» Dataset content:
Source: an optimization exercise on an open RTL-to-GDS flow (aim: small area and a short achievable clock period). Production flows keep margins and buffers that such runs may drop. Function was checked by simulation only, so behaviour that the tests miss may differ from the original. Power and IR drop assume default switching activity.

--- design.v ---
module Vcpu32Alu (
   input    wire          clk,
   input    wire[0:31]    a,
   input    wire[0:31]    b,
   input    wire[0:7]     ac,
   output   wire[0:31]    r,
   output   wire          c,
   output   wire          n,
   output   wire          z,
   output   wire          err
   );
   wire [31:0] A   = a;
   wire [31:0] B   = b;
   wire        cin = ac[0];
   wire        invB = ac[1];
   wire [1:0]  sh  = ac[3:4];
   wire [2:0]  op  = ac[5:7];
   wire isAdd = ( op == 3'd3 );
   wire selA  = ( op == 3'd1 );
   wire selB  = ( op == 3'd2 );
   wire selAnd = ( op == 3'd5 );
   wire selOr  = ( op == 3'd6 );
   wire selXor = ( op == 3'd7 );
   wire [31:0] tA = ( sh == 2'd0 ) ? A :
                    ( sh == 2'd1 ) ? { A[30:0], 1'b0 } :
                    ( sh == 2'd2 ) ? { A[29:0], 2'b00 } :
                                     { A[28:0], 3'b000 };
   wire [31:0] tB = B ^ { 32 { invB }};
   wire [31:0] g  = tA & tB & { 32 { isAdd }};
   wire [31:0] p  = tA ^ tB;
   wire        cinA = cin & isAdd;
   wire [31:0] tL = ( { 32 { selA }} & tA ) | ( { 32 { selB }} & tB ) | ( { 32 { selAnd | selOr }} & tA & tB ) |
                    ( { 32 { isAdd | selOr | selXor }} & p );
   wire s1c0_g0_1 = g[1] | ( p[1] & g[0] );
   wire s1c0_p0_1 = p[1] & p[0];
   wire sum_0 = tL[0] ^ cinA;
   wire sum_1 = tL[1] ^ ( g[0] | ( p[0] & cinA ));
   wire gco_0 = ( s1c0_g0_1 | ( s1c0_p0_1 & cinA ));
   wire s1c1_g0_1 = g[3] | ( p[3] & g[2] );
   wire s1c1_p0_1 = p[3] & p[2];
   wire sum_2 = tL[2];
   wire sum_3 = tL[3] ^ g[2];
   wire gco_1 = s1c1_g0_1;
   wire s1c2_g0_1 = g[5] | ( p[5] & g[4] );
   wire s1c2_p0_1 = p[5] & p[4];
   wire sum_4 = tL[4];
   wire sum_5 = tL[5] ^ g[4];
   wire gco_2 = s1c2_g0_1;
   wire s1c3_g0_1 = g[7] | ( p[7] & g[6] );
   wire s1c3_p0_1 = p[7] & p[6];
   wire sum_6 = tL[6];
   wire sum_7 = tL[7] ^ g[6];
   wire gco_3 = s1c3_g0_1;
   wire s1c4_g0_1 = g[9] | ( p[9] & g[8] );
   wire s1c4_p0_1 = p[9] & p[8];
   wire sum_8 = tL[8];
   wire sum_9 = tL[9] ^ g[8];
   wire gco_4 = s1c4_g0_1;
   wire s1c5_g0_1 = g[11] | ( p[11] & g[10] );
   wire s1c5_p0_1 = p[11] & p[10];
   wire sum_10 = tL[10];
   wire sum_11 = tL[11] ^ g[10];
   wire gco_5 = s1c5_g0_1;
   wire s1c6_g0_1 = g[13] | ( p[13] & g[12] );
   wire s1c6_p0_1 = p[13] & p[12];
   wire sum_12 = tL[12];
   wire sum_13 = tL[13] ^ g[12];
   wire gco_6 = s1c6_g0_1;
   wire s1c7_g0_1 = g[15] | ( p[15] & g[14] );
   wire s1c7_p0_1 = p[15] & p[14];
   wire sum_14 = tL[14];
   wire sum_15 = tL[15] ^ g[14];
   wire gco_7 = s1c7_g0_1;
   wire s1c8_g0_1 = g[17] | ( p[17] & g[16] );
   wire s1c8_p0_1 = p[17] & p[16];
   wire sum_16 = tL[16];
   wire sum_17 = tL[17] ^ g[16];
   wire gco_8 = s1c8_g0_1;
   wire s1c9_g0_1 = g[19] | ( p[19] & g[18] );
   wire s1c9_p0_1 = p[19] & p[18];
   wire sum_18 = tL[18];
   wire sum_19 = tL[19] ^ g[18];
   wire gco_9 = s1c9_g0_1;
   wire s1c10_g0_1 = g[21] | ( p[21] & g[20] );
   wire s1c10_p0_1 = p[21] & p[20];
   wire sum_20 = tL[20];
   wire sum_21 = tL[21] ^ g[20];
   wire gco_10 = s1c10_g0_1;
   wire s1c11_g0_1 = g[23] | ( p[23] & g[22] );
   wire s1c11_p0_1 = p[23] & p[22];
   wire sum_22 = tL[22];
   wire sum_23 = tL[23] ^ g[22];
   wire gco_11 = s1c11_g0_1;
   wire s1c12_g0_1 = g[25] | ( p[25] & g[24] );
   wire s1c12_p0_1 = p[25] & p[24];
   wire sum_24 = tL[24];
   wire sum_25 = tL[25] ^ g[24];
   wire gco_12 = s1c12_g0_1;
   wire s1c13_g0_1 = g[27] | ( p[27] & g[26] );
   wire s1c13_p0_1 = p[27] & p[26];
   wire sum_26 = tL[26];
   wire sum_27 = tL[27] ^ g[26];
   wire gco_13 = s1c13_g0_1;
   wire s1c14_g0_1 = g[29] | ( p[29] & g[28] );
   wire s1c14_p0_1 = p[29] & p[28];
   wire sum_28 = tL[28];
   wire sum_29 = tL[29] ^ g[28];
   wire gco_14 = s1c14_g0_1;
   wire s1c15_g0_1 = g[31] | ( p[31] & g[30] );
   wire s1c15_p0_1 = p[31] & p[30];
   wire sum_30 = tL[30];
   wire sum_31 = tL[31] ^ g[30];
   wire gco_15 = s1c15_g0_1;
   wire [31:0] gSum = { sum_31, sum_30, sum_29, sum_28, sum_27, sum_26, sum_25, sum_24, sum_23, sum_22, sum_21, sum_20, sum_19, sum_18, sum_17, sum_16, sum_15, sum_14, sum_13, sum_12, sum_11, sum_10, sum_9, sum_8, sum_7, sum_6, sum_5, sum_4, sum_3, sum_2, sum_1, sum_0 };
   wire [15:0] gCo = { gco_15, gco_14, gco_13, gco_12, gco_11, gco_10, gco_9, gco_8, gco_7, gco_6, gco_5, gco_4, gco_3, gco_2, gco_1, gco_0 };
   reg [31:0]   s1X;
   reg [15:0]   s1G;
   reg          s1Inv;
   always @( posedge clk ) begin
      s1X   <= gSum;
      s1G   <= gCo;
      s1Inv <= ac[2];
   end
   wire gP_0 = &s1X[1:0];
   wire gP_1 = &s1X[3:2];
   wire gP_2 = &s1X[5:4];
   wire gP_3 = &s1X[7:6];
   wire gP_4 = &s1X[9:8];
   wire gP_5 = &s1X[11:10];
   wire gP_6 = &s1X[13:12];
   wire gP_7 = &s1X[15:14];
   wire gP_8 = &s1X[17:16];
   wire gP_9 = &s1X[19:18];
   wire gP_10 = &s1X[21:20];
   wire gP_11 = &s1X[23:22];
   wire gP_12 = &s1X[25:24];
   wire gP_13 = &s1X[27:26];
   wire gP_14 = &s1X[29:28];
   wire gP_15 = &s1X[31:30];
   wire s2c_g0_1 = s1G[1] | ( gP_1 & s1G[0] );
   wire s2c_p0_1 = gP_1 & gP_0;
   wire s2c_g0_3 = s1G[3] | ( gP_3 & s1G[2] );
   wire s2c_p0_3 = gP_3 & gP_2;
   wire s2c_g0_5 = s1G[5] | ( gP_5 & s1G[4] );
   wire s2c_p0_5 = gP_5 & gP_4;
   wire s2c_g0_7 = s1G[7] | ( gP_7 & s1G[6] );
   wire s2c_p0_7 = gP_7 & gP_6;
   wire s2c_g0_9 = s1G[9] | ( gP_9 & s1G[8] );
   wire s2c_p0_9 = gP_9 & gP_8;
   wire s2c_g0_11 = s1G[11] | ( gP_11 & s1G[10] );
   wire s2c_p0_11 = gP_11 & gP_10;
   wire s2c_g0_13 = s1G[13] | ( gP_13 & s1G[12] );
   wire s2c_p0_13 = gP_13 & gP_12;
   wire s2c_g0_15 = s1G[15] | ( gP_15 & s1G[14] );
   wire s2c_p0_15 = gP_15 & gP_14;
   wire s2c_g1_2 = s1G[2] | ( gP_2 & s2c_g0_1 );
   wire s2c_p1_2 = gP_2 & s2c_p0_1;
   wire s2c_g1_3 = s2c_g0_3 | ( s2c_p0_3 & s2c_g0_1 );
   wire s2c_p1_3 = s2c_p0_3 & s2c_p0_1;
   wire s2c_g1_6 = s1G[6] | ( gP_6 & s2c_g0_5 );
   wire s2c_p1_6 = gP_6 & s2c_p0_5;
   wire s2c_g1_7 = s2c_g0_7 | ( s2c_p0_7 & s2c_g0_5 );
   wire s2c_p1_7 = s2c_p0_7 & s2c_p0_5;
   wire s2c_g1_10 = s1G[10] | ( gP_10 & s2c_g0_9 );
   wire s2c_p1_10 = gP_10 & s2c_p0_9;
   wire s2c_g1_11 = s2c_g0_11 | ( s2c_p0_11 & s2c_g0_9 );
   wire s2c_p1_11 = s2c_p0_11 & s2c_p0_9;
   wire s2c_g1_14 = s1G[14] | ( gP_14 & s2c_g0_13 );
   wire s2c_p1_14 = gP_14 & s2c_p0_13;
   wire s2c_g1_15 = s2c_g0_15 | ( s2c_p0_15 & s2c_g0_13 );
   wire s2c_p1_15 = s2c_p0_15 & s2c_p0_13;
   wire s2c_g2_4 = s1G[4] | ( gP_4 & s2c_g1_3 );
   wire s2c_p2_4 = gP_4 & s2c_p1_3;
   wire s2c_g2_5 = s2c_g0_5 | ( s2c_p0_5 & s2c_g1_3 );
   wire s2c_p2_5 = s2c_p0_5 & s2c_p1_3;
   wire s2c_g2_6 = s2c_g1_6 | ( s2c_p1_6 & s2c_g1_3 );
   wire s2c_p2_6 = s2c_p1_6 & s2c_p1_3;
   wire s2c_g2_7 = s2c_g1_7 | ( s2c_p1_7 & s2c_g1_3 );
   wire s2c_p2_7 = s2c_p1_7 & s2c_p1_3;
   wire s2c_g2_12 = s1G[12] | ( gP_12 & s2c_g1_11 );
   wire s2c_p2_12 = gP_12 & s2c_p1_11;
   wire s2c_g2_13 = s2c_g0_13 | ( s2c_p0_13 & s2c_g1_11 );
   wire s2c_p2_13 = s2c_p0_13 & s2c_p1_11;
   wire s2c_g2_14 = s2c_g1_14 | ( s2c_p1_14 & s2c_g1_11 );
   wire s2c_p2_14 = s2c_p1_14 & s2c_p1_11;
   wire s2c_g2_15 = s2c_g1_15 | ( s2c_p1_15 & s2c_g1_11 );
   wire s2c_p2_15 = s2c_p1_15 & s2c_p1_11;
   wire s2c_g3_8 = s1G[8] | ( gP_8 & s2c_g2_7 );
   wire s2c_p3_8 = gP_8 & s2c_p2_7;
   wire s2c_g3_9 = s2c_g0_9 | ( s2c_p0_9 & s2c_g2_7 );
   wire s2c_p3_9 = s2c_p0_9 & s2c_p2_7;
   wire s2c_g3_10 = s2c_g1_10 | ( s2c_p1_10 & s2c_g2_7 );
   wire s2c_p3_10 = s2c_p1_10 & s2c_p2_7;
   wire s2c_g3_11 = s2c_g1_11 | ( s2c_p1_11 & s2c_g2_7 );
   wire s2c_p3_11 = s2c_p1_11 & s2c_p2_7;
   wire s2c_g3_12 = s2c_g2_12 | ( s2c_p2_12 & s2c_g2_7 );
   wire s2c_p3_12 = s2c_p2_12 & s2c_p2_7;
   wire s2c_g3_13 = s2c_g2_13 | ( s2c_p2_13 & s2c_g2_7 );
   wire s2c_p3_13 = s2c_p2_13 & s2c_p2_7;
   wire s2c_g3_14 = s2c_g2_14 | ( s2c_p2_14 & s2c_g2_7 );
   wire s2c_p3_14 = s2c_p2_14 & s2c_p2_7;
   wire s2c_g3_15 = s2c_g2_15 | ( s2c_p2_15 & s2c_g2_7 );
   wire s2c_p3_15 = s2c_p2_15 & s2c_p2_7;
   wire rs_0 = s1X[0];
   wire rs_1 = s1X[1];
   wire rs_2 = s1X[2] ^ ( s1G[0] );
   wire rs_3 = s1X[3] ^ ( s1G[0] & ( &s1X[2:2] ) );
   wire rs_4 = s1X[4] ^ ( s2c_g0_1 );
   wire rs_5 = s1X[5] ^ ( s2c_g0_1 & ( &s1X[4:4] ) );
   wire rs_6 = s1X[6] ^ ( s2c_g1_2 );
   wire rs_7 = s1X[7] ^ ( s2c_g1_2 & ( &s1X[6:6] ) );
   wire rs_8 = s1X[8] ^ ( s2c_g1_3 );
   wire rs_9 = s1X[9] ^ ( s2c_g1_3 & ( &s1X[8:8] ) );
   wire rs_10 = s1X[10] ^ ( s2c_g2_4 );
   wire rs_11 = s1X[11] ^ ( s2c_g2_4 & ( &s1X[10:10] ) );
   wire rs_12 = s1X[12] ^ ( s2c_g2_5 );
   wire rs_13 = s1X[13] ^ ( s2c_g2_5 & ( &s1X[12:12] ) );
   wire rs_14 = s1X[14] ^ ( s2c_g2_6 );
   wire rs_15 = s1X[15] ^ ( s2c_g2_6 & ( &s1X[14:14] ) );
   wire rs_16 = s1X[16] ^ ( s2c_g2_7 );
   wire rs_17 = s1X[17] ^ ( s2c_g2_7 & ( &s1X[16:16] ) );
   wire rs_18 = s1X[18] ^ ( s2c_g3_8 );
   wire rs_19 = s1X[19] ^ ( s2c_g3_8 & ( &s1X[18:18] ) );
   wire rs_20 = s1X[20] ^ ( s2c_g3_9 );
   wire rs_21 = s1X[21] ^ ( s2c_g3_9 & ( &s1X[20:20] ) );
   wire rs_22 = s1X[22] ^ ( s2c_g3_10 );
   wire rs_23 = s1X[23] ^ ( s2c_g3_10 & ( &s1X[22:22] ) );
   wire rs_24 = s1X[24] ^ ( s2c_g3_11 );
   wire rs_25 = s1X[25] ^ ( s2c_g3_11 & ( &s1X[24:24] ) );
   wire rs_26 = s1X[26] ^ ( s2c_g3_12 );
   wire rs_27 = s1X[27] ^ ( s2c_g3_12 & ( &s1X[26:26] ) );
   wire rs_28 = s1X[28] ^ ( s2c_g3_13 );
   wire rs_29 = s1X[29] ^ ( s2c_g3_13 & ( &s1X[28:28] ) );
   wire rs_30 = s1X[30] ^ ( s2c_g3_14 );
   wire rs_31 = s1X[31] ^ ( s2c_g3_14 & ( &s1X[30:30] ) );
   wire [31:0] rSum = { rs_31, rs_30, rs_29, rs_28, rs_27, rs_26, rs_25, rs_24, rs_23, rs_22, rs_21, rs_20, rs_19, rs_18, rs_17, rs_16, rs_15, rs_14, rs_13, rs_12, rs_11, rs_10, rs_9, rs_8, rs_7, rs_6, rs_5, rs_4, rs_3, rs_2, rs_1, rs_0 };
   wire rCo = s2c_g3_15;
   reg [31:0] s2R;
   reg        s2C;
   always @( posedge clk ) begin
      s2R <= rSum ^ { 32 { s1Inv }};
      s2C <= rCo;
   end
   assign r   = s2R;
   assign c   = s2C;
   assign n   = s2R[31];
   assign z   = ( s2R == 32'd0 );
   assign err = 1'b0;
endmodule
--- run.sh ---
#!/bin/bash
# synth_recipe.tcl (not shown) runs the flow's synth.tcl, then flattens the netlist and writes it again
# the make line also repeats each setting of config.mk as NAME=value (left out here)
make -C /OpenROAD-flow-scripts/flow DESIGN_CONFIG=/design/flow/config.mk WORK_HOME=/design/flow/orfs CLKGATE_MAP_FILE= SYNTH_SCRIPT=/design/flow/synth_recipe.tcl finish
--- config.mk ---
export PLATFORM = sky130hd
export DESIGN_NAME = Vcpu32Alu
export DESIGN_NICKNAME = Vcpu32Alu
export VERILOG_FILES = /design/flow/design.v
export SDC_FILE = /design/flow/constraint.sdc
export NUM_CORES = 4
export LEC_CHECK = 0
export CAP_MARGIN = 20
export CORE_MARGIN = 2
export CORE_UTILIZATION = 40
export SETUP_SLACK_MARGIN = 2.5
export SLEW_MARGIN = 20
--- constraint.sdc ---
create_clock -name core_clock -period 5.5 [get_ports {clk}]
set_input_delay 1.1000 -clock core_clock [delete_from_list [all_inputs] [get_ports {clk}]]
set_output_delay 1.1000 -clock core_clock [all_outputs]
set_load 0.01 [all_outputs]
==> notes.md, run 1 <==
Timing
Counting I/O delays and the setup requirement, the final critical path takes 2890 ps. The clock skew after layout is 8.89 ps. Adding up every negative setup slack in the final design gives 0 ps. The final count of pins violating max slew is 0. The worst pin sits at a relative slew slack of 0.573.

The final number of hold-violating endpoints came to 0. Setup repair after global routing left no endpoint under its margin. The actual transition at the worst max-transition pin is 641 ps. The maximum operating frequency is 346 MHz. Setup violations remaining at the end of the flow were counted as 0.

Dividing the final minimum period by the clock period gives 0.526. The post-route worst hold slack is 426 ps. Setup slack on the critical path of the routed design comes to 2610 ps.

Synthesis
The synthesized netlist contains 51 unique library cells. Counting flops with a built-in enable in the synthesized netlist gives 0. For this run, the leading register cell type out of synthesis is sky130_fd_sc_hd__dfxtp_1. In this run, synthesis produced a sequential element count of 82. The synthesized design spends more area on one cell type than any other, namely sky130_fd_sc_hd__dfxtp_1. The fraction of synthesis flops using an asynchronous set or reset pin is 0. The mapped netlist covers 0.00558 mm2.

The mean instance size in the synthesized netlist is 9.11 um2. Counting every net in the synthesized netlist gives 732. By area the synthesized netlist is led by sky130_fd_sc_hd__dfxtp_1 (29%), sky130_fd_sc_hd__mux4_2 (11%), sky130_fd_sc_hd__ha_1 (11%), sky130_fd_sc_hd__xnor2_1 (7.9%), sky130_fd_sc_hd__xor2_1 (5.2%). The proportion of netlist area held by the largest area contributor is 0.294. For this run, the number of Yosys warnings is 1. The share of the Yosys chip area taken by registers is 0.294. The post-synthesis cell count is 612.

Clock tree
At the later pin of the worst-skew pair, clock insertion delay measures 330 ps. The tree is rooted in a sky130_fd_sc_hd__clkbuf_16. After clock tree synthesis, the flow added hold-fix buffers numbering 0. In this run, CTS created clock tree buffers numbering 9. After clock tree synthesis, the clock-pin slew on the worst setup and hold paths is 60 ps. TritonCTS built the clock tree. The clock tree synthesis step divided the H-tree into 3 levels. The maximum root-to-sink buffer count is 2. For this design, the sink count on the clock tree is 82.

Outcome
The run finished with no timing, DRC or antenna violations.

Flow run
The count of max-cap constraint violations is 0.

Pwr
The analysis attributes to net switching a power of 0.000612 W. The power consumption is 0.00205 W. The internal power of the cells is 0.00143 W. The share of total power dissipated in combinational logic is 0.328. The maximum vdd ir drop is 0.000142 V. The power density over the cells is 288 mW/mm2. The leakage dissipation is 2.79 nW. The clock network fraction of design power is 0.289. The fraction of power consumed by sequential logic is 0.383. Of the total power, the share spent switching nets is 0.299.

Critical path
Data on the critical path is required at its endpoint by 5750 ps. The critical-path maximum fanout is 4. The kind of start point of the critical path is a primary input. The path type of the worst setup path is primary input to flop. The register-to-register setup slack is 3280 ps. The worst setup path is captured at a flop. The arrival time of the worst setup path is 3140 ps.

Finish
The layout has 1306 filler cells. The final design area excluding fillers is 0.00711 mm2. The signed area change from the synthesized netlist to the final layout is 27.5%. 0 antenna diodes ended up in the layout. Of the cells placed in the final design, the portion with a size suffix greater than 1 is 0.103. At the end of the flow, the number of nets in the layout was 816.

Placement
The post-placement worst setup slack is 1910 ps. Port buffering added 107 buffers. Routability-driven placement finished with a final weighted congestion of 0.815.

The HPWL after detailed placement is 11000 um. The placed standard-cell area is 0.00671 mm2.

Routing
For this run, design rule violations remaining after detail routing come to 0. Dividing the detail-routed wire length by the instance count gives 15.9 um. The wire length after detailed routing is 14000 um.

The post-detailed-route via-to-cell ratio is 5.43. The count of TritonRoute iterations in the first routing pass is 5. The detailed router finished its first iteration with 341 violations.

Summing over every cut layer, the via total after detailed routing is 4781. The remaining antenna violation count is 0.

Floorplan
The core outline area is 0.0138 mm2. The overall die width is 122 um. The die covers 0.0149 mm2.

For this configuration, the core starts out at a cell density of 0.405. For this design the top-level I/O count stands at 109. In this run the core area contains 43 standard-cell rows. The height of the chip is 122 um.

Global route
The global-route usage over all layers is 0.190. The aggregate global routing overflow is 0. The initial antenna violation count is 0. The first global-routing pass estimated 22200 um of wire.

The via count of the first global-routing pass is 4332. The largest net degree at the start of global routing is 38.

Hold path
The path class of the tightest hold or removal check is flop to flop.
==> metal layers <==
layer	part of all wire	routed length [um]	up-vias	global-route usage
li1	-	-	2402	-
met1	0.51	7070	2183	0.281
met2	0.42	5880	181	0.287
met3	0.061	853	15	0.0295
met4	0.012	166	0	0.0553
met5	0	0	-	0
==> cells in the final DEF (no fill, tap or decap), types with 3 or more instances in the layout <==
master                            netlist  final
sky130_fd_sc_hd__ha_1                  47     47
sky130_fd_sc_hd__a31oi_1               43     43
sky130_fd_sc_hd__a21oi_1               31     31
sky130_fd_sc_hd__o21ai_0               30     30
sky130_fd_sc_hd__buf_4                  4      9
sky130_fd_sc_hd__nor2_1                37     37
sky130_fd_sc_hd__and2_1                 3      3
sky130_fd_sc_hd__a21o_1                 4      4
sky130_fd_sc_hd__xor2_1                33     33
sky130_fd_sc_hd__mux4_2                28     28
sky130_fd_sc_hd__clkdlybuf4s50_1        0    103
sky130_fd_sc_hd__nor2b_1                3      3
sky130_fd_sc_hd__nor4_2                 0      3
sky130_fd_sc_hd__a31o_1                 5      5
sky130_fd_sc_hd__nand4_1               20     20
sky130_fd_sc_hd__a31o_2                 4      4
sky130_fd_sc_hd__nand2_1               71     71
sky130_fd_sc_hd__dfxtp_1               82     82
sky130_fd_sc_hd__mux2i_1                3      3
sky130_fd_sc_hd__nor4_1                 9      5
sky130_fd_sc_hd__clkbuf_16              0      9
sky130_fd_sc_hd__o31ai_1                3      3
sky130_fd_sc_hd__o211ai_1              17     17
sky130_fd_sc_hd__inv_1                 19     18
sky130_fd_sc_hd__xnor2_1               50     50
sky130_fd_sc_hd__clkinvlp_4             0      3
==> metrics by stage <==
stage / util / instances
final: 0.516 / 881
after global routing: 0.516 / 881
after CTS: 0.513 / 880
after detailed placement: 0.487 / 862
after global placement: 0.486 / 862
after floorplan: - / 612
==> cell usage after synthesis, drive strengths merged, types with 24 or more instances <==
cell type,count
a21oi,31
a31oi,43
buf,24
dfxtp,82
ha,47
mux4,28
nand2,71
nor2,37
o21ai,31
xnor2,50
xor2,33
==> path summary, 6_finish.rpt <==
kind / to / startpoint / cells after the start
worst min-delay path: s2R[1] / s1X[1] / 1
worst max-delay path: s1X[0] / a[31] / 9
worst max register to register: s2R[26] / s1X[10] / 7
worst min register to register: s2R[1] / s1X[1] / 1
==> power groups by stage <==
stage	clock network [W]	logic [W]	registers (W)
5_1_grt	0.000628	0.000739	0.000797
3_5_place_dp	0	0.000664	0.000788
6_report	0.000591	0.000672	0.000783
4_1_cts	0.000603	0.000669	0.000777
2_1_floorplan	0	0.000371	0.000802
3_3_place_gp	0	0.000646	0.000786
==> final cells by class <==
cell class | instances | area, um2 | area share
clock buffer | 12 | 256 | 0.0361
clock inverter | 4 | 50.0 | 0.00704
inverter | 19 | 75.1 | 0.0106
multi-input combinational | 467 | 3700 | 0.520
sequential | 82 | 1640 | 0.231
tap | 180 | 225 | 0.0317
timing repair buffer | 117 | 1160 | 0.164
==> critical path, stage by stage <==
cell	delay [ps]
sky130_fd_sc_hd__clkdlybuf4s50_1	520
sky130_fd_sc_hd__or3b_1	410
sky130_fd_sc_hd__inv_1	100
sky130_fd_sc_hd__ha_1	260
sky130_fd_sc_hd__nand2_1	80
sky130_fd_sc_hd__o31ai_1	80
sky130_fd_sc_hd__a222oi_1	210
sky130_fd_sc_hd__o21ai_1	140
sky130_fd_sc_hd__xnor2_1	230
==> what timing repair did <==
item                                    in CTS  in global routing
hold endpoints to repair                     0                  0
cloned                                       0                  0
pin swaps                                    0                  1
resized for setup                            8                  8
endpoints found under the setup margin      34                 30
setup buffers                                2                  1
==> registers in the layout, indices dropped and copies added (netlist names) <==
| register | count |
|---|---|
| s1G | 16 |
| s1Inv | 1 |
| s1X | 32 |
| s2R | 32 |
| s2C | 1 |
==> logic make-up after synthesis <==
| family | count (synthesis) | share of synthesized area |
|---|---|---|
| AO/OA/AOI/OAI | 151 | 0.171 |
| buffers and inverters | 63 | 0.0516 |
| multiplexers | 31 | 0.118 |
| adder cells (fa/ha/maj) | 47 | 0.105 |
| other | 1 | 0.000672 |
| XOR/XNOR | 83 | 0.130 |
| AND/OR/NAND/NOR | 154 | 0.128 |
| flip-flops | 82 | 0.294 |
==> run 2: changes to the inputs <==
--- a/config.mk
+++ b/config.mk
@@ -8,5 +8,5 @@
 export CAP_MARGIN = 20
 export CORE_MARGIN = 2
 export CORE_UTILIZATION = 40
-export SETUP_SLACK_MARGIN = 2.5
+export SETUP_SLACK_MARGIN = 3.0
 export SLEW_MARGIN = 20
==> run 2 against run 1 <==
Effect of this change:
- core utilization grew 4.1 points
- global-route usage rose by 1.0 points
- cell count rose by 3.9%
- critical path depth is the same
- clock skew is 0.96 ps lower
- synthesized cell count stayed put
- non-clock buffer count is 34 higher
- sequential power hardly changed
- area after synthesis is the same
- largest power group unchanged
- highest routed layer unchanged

» Work order: All that belongs in the answer is the run of lines above from the line containing "wire rs_29 = s1X[29]" through the line containing "# the make line", exactly as written.

» Exercise answer:
   wire rs_29 = s1X[29] ^ ( s2c_g3_13 & ( &s1X[28:28] ) );
   wire rs_30 = s1X[30] ^ ( s2c_g3_14 );
   wire rs_31 = s1X[31] ^ ( s2c_g3_14 & ( &s1X[30:30] ) );
   wire [31:0] rSum = { rs_31, rs_30, rs_29, rs_28, rs_27, rs_26, rs_25, rs_24, rs_23, rs_22, rs_21, rs_20, rs_19, rs_18, rs_17, rs_16, rs_15, rs_14, rs_13, rs_12, rs_11, rs_10, rs_9, rs_8, rs_7, rs_6, rs_5, rs_4, rs_3, rs_2, rs_1, rs_0 };
   wire rCo = s2c_g3_15;
   reg [31:0] s2R;
   reg        s2C;
   always @( posedge clk ) begin
      s2R <= rSum ^ { 32 { s1Inv }};
      s2C <= rCo;
   end
   assign r   = s2R;
   assign c   = s2C;
   assign n   = s2R[31];
   assign z   = ( s2R == 32'd0 );
   assign err = 1'b0;
endmodule
--- run.sh ---
#!/bin/bash
# synth_recipe.tcl (not shown) runs the flow's synth.tcl, then flattens the netlist and writes it again
# the make line also repeats each setting of config.mk as NAME=value (left out here)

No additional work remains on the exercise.